In two days is the holiest day of the year, Yom Kippur and while you walk a fine line between Judaism and Catholicism, this is a day you take seriously. And you hope your saving this little baby will somehow convince God to give you a pass for your errors and trespasses of the past year, of which there were a few.

And if you remember, you will say a prayer for all those who broke your heart by not accepting you for who you are and not recognizing that that is what you tried to do for them, grouchy days, sorrowful days, flaws and all. But then you have to send them on their way.  Because they won’t ever get it and it is not your charge to make them.

And there are Serenity Slurpees (Coke!) to savor, and scrawny kittens to rescue and cuddle, and prescriptions to be filled, and though it is hard to be misunderstood, you will fly far from the burning bridge visible from your rear view window, and you will ask God for a fresh start.

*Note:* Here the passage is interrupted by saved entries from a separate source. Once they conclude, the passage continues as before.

**src/hdl/bgpmsp_pkg.sv**
```systemverilog
// shared types and constants for the bgp message stream parser
`default_nettype none

package bgpmsp_pkg;

  // width of the running totals kept inside the block
  localparam int unsigned TotalWidth = 32;

  localparam logic [7:0] MarkerByte = 8'hff;
  localparam logic [15:0] HeaderLen = 16'd19;
  localparam logic [7:0] MaxPrefixLen = 8'd32;
  localparam logic [7:0] BgpVersion = 8'd4;

  localparam logic [7:0] TypeOpen = 8'd1;
  localparam logic [7:0] TypeUpdate = 8'd2;
  localparam logic [7:0] TypeNotify = 8'd3;
  localparam logic [7:0] TypeKeepalive = 8'd4;

  localparam logic [2:0] StOk = 3'd0;
  localparam logic [2:0] StBadMarker = 3'd1;
  localparam logic [2:0] StShortLen = 3'd2;
  localparam logic [2:0] StPrefixLen = 3'd3;
  localparam logic [2:0] StPrefixOver = 3'd4;
  localparam logic [2:0] StWdrawOver = 3'd5;
  localparam logic [2:0] StAttrOver = 3'd6;
  localparam logic [2:0] StBadVersion = 3'd7;

  // declared highest field first so that msg_type lands in the lowest bits
  typedef struct packed {
    logic [31:0] total_withdrawn;
    logic [31:0] total_nlri;
    logic [31:0] total_updates;
    logic [31:0] total_messages;
    logic [15:0] open_as;
    logic [7:0]  notify_subcode;
    logic [7:0]  notify_code;
    logic [15:0] nlri_count;
    logic [15:0] withdrawn_count;
    logic [2:0]  status;
    logic [15:0] payload_length;
    logic [7:0]  msg_type;
  } res_t;

  localparam int unsigned ResW = $bits(res_t);
  localparam int unsigned DataW = ((ResW + 7) / 8) * 8;
  localparam int unsigned PadW = DataW - ResW;

endpackage

`default_nettype wire

```
**src/hdl/bgpmsp_step.sv**
```systemverilog
// per-byte parse state and the single-pass step logic that forms one result per message or fatal header error
`default_nettype none

module bgpmsp_step (
  input  wire logic               clk_i,
  input  wire logic               rst_ni,
  input  wire logic               in_vld_i,
  input  wire logic [7:0]         in_byte_i,
  output logic                    res_vld_o,
  output bgpmsp_pkg::res_t        res_o
);
  import bgpmsp_pkg::*;

  localparam logic [3:0] PhHeader = 4'd0;
  localparam logic [3:0] PhSkip   = 4'd1;
  localparam logic [3:0] PhOpen   = 4'd2;
  localparam logic [3:0] PhNotify = 4'd3;
  localparam logic [3:0] PhWlen   = 4'd4;
  localparam logic [3:0] PhWpfx   = 4'd5;
  localparam logic [3:0] PhAlen   = 4'd6;
  localparam logic [3:0] PhAttr   = 4'd7;
  localparam logic [3:0] PhNlri   = 4'd8;

  logic [3:0]  phase_q, phase_d;
  logic [15:0] idx_q, idx_d;
  logic [15:0] mlen_q, mlen_d;
  logic [7:0]  typ_q, typ_d;
  logic [15:0] wlen_q, wlen_d;
  logic [15:0] alen_q, alen_d;
  logic [2:0]  pleft_q, pleft_d;
  logic [15:0] wtally_q, wtally_d;
  logic [15:0] ntally_q, ntally_d;
  logic [2:0]  status_q, status_d;
  logic [15:0] code_q, code_d;
  logic [15:0] as_q, as_d;
  logic [TotalWidth-1:0] msg_tot_q, msg_tot_d;
  logic [TotalWidth-1:0] upd_tot_q, upd_tot_d;
  logic [TotalWidth-1:0] nlri_tot_q, nlri_tot_d;
  logic [TotalWidth-1:0] wdr_tot_q, wdr_tot_d;
  logic        halted_q, halted_d;

  logic [15:0] pos;
  logic [15:0] plen;
  logic [6:0]  pfx_add;
  logic [2:0]  pfx_len;
  logic        pfx_bad;
  logic        fatal;
  logic [2:0]  fatal_code;
  logic        msg_end;

  assign pos     = idx_q - HeaderLen;
  assign plen    = mlen_q - HeaderLen;
  assign pfx_add = {1'b0, in_byte_i[5:0]} + 7'd7;
  assign pfx_len = pfx_add[5:3];
  assign pfx_bad = in_byte_i > MaxPrefixLen;

  always_comb begin
    phase_d    = phase_q;
    idx_d      = idx_q;
    mlen_d     = mlen_q;
    typ_d      = typ_q;
    wlen_d     = wlen_q;
    alen_d     = alen_q;
    pleft_d    = pleft_q;
    wtally_d   = wtally_q;
    ntally_d   = ntally_q;
    status_d   = status_q;
    code_d     = code_q;
    as_d       = as_q;
    msg_tot_d  = msg_tot_q;
    upd_tot_d  = upd_tot_q;
    nlri_tot_d = nlri_tot_q;
    wdr_tot_d  = wdr_tot_q;
    halted_d   = halted_q;
    fatal      = 1'b0;
    fatal_code = StOk;
    msg_end    = 1'b0;
    res_vld_o  = 1'b0;
    res_o      = '0;

    if (in_vld_i && !halted_q) begin
      if (idx_q < 16'd16) begin
        if (in_byte_i != MarkerByte) begin
          fatal      = 1'b1;
          fatal_code = StBadMarker;
        end
      end else if (idx_q == 16'd16) begin
        mlen_d = {in_byte_i, 8'h00};
      end else if (idx_q == 16'd17) begin
        mlen_d = {mlen_q[15:8], in_byte_i};
        if (mlen_d < HeaderLen) begin
          fatal      = 1'b1;
          fatal_code = StShortLen;
        end
      end else if (idx_q == 16'd18) begin
        typ_d = in_byte_i;
        case (in_byte_i)
          TypeOpen: begin
            phase_d  = PhOpen;
            status_d = StBadVersion;
          end
          TypeUpdate: phase_d = PhWlen;
          TypeNotify: phase_d = PhNotify;
          default:    phase_d = PhSkip;
        endcase
      end else begin
        case (phase_q)
          PhOpen: begin
            if (pos == 16'd0) begin
              status_d = (in_byte_i == BgpVersion) ? StOk : StBadVersion;
            end else if (pos == 16'd1) begin
              as_d = {in_byte_i, as_q[7:0]};
            end else if (pos == 16'd2) begin
              as_d = {as_q[15:8], in_byte_i};
            end
          end
          PhNotify: begin
            if (pos == 16'd0) begin
              code_d = {in_byte_i, code_q[7:0]};
            end else if (pos == 16'd1) begin
              code_d = {code_q[15:8], in_byte_i};
            end
          end
          PhWlen: begin
            if (pos == 16'd0) begin
              wlen_d = {in_byte_i, 8'h00};
            end else begin
              wlen_d = {wlen_q[15:8], in_byte_i};
              if (17'(wlen_d) + 17'd2 > 17'(plen)) begin
                if (status_d == StOk) status_d = StWdrawOver;
                phase_d = PhSkip;
              end else if (wlen_d == 16'd0) begin
                phase_d = PhAlen;
              end else begin
                phase_d = PhWpfx;
              end
            end
          end
          PhWpfx: begin
            if (pleft_q != 3'd0) begin
              pleft_d = pleft_q - 3'd1;
            end else if (pfx_bad) begin
              if (status_d == StOk) status_d = StPrefixLen;
              phase_d = PhSkip;
            end else begin
              wtally_d = wtally_q + 16'd1;
              pleft_d  = pfx_len;
            end
            // last byte of the withdrawn region
            if (phase_d == PhWpfx && 17'(pos) == 17'(wlen_q) + 17'd1) begin
              if (pleft_d != 3'd0) begin
                if (status_d == StOk) status_d = StPrefixOver;
                phase_d = PhSkip;
              end else begin
                phase_d = PhAlen;
              end
            end
          end
          PhAlen: begin
            if (17'(pos) == 17'(wlen_q) + 17'd2) begin
              alen_d = {in_byte_i, 8'h00};
            end else begin
              alen_d = {alen_q[15:8], in_byte_i};
              if (18'(wlen_q) + 18'(alen_d) + 18'd4 > 18'(plen)) begin
                if (status_d == StOk) status_d = StAttrOver;
                phase_d = PhSkip;
              end else begin
                phase_d = (alen_d == 16'd0) ? PhNlri : PhAttr;
              end
            end
          end
          PhAttr: begin
            if (18'(pos) == 18'(wlen_q) + 18'(alen_q) + 18'd3) phase_d = PhNlri;
          end
          PhNlri: begin
            if (pleft_q != 3'd0) begin
              pleft_d = pleft_q - 3'd1;
            end else if (pfx_bad) begin
              if (status_d == StOk) status_d = StPrefixLen;
              phase_d = PhSkip;
            end else begin
              ntally_d = ntally_q + 16'd1;
              pleft_d  = pfx_len;
            end
          end
          default: ;
        endcase
      end

      msg_end = !fatal && (idx_q >= 16'd18) && (17'(idx_q) + 17'd1 == 17'(mlen_q));

      if (fatal) begin
        halted_d              = 1'b1;
        res_vld_o             = 1'b1;
        res_o.status          = fatal_code;
        res_o.total_messages  = 32'(msg_tot_q);
        res_o.total_updates   = 32'(upd_tot_q);
        res_o.total_nlri      = 32'(nlri_tot_q);
        res_o.total_withdrawn = 32'(wdr_tot_q);
      end else if (msg_end) begin
        // an update cut short takes the error of the region it stopped in
        if (typ_d == TypeUpdate && status_d == StOk) begin
          if (phase_d == PhWlen) begin
            status_d = StWdrawOver;
          end else if (phase_d == PhAlen || phase_d == PhAttr) begin
            status_d = StAttrOver;
          end else if (phase_d == PhNlri && pleft_d != 3'd0) begin
            status_d = StPrefixOver;
          end
        end
        msg_tot_d = msg_tot_q + TotalWidth'(1);
        if (typ_d == TypeUpdate && status_d == StOk) begin
          upd_tot_d  = upd_tot_q + TotalWidth'(1);
          nlri_tot_d = nlri_tot_q + TotalWidth'(ntally_d);
          wdr_tot_d  = wdr_tot_q + TotalWidth'(wtally_d);
        end
        res_vld_o             = 1'b1;
        res_o.msg_type        = typ_d;
        res_o.payload_length  = plen;
        res_o.status          = status_d;
        res_o.withdrawn_count = wtally_d;
        res_o.nlri_count      = ntally_d;
        res_o.notify_code     = code_d[15:8];
        res_o.notify_subcode  = code_d[7:0];
        res_o.open_as         = as_d;
        res_o.total_messages  = 32'(msg_tot_d);
        res_o.total_updates   = 32'(upd_tot_d);
        res_o.total_nlri      = 32'(nlri_tot_d);
        res_o.total_withdrawn = 32'(wdr_tot_d);
      end else begin
        idx_d = idx_q + 16'd1;
      end

      if (fatal || msg_end) begin
        phase_d  = PhHeader;
        idx_d    = '0;
        mlen_d   = '0;
        typ_d    = '0;
        wlen_d   = '0;
        alen_d   = '0;
        pleft_d  = '0;
        wtally_d = '0;
        ntally_d = '0;
        status_d = StOk;
        code_d   = '0;
        as_d     = '0;
      end
    end
  end

  always_ff @(posedge clk_i or negedge rst_ni) begin
    if (!rst_ni) begin
      phase_q    <= PhHeader;
      idx_q      <= '0;
      mlen_q     <= '0;
      typ_q      <= '0;
      wlen_q     <= '0;
      alen_q     <= '0;
      pleft_q    <= '0;
      wtally_q   <= '0;
      ntally_q   <= '0;
      status_q   <= StOk;
      code_q     <= '0;
      as_q       <= '0;
      msg_tot_q  <= '0;
      upd_tot_q  <= '0;
      nlri_tot_q <= '0;
      wdr_tot_q  <= '0;
      halted_q   <= 1'b0;
    end else begin
      phase_q    <= phase_d;
      idx_q      <= idx_d;
      mlen_q     <= mlen_d;
      typ_q      <= typ_d;
      wlen_q     <= wlen_d;
      alen_q     <= alen_d;
      pleft_q    <= pleft_d;
      wtally_q   <= wtally_d;
      ntally_q   <= ntally_d;
      status_q   <= status_d;
      code_q     <= code_d;
      as_q       <= as_d;
      msg_tot_q  <= msg_tot_d;
      upd_tot_q  <= upd_tot_d;
      nlri_tot_q <= nlri_tot_d;
      wdr_tot_q  <= wdr_tot_d;
      halted_q   <= halted_d;
    end
  end

  // once halted only reset brings the parser back
  a_halt_sticks: assert property (@(posedge clk_i) disable iff (!rst_ni)
    halted_q |=> halted_q)
    else $error("parser left the halted state without reset");

  a_fatal_halts: assert property (@(posedge clk_i) disable iff (!rst_ni)
    res_vld_o && (res_o.status == StBadMarker || res_o.status == StShortLen)
      && res_o.msg_type == 8'd0 && res_o.payload_length == 16'd0 |=> halted_q)
    else $error("header error did not halt the parser");

  a_payload_phase: assert property (@(posedge clk_i) disable iff (!rst_ni)
    phase_q != PhHeader |-> idx_q >= HeaderLen)
    else $error("payload phase active inside the header");

  a_no_result_halted: assert property (@(posedge clk_i) disable iff (!rst_ni)
    halted_q |-> !res_vld_o)
    else $error("result produced while halted");

endmodule

`default_nettype wire

```
**src/hdl/bgpmsp_out_buf.sv**
```systemverilog
// result register with a skid stage in front of the output stream
`default_nettype none

module bgpmsp_out_buf (
  input  wire logic               clk_i,
  input  wire logic               rst_ni,
  input  wire logic               push_i,
  input  wire bgpmsp_pkg::res_t   push_data_i,
  output logic                    full_o,
  output logic                    out_vld_o,
  input  wire logic               out_rdy_i,
  output bgpmsp_pkg::res_t        out_data_o
);
  import bgpmsp_pkg::*;

  logic out_vld_q;
  logic skd_vld_q;
  res_t out_q;
  res_t skd_q;
  logic pop;

  assign pop        = out_vld_q && out_rdy_i;
  assign full_o     = skd_vld_q;
  assign out_vld_o  = out_vld_q;
  assign out_data_o = out_q;

  always_ff @(posedge clk_i or negedge rst_ni) begin
    if (!rst_ni) begin
      out_vld_q <= 1'b0;
      skd_vld_q <= 1'b0;
    end else begin
      if (!out_vld_q || pop) begin
        out_vld_q <= skd_vld_q || push_i;
        skd_vld_q <= 1'b0;
      end else if (push_i) begin
        skd_vld_q <= 1'b1;
      end
    end
  end

  always_ff @(posedge clk_i) begin
    if (!out_vld_q || pop) begin
      out_q <= skd_vld_q ? skd_q : push_data_i;
    end else if (push_i) begin
      skd_q <= push_data_i;
    end
  end

  a_skid_order: assert property (@(posedge clk_i) disable iff (!rst_ni)
    skd_vld_q |-> out_vld_q)
    else $error("skid stage holds a word while the output register is empty");

  a_no_overflow: assert property (@(posedge clk_i) disable iff (!rst_ni)
    push_i |-> !skd_vld_q)
    else $error("result pushed into a full buffer");

endmodule

`default_nettype wire

```
**src/hdl/bgp_message_stream_parser.sv**
```systemverilog
// top level of the bgp message stream parser
`default_nettype none

// Takes one byte of a BGP TCP stream per clock while s_axis_tready_o is high and gives one
// result word on the last byte of each message (or on a fatal header error, after which it
// ignores input until reset). The parse state registers are written at the edge that
// accepts the byte; at that edge a finished result word goes into the result register,
// which drives m_axis_tvalid_o, or into the skid stage while the result register holds a
// word. The skid stage behind the result register keeps s_axis_tready_o high while a
// finished result waits; tready drops only when both the result register and the skid
// stage hold a word, and rises again in the cycle after the output takes a word.
module bgp_message_stream_parser (
  input  wire logic                        clk_i,
  input  wire logic                        rst_ni,
  input  wire logic                        s_axis_tvalid_i,
  output logic                             s_axis_tready_o,
  // data_byte [7:0]
  input  wire logic [7:0]                  s_axis_tdata_i,
  output logic                             m_axis_tvalid_o,
  input  wire logic                        m_axis_tready_i,
  // msg_type, payload_length, status, withdrawn_count, nlri_count, notify_code,
  // notify_subcode, open_as, total_messages, total_updates, total_nlri,
  // total_withdrawn, zero pad
  output logic [bgpmsp_pkg::DataW-1:0]     m_axis_tdata_o
);
  import bgpmsp_pkg::*;

  logic accept;
  logic full;
  logic res_vld;
  res_t res;
  res_t out_res;

  assign s_axis_tready_o = !full;
  assign accept          = s_axis_tvalid_i && !full;

  bgpmsp_step u_step (
    .clk_i     (clk_i),
    .rst_ni    (rst_ni),
    .in_vld_i  (accept),
    .in_byte_i (s_axis_tdata_i),
    .res_vld_o (res_vld),
    .res_o     (res)
  );

  bgpmsp_out_buf u_out_buf (
    .clk_i       (clk_i),
    .rst_ni      (rst_ni),
    .push_i      (res_vld),
    .push_data_i (res),
    .full_o      (full),
    .out_vld_o   (m_axis_tvalid_o),
    .out_rdy_i   (m_axis_tready_i),
    .out_data_o  (out_res)
  );

  assign m_axis_tdata_o = {{PadW{1'b0}}, out_res};

endmodule

`default_nettype wire

```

Something that sums it up a bit

So, I just read this article that sums up some of what I have been feeling as someone who has “beaten” cancer. (I often feel as if cancer has beaten me, like with a stick, even though I was only Stage 1 and have been told I am free of cancer now.)

You’re left with fear, your single focus of fighting cancer and having doctor upon doctor helping you achieve that goal finishes and then you have to go back to ordinary life, but you are different and so is your life. Someone wrote this in HuffPost, and I hope some can relate.

I realize I started this blog out to be funny. And then life happened, and some things are funny. But some are not.

Love to all.

Here is the LINK to the Huffington Post article.

The Trenton, NJ, morbidity & mortality report

True story this: When I was a little kid, we lived in the city (THE city), and my Auntie Betty, the person second only to Jesus Christ himself for a good and kind heart in the history of this planet, used to take us on the bus from Staten Island to Queens or Manhattan, or from her apartment in Queens to Manhattan, all over. We were quite the little bus riders back in the day. And I used to get upset as a kid of about 7 when I saw the old people on the bus, and Auntie Betty wanted to know why, and I was sad because the old people on the bus were going to die soon, and that just broke my heart.

And to this day, my mother has my schoolwork from when I was a little kid, and for current events I used to being in obituaries. My mother has notebook pages with obituaries taped to them and scrawled first-grade pencil descriptions about the person who died. I distinctly remember one that said, “This man made hats.”

Some people are just born melancholy and morbid. If you work with me, you know I can turn a normal conversation into one about my neighbor being run down by a bus and leaving behind a whole house of foster dogs and then walk away leaving some group of formerly cheery individuals searching for a funny anecdote.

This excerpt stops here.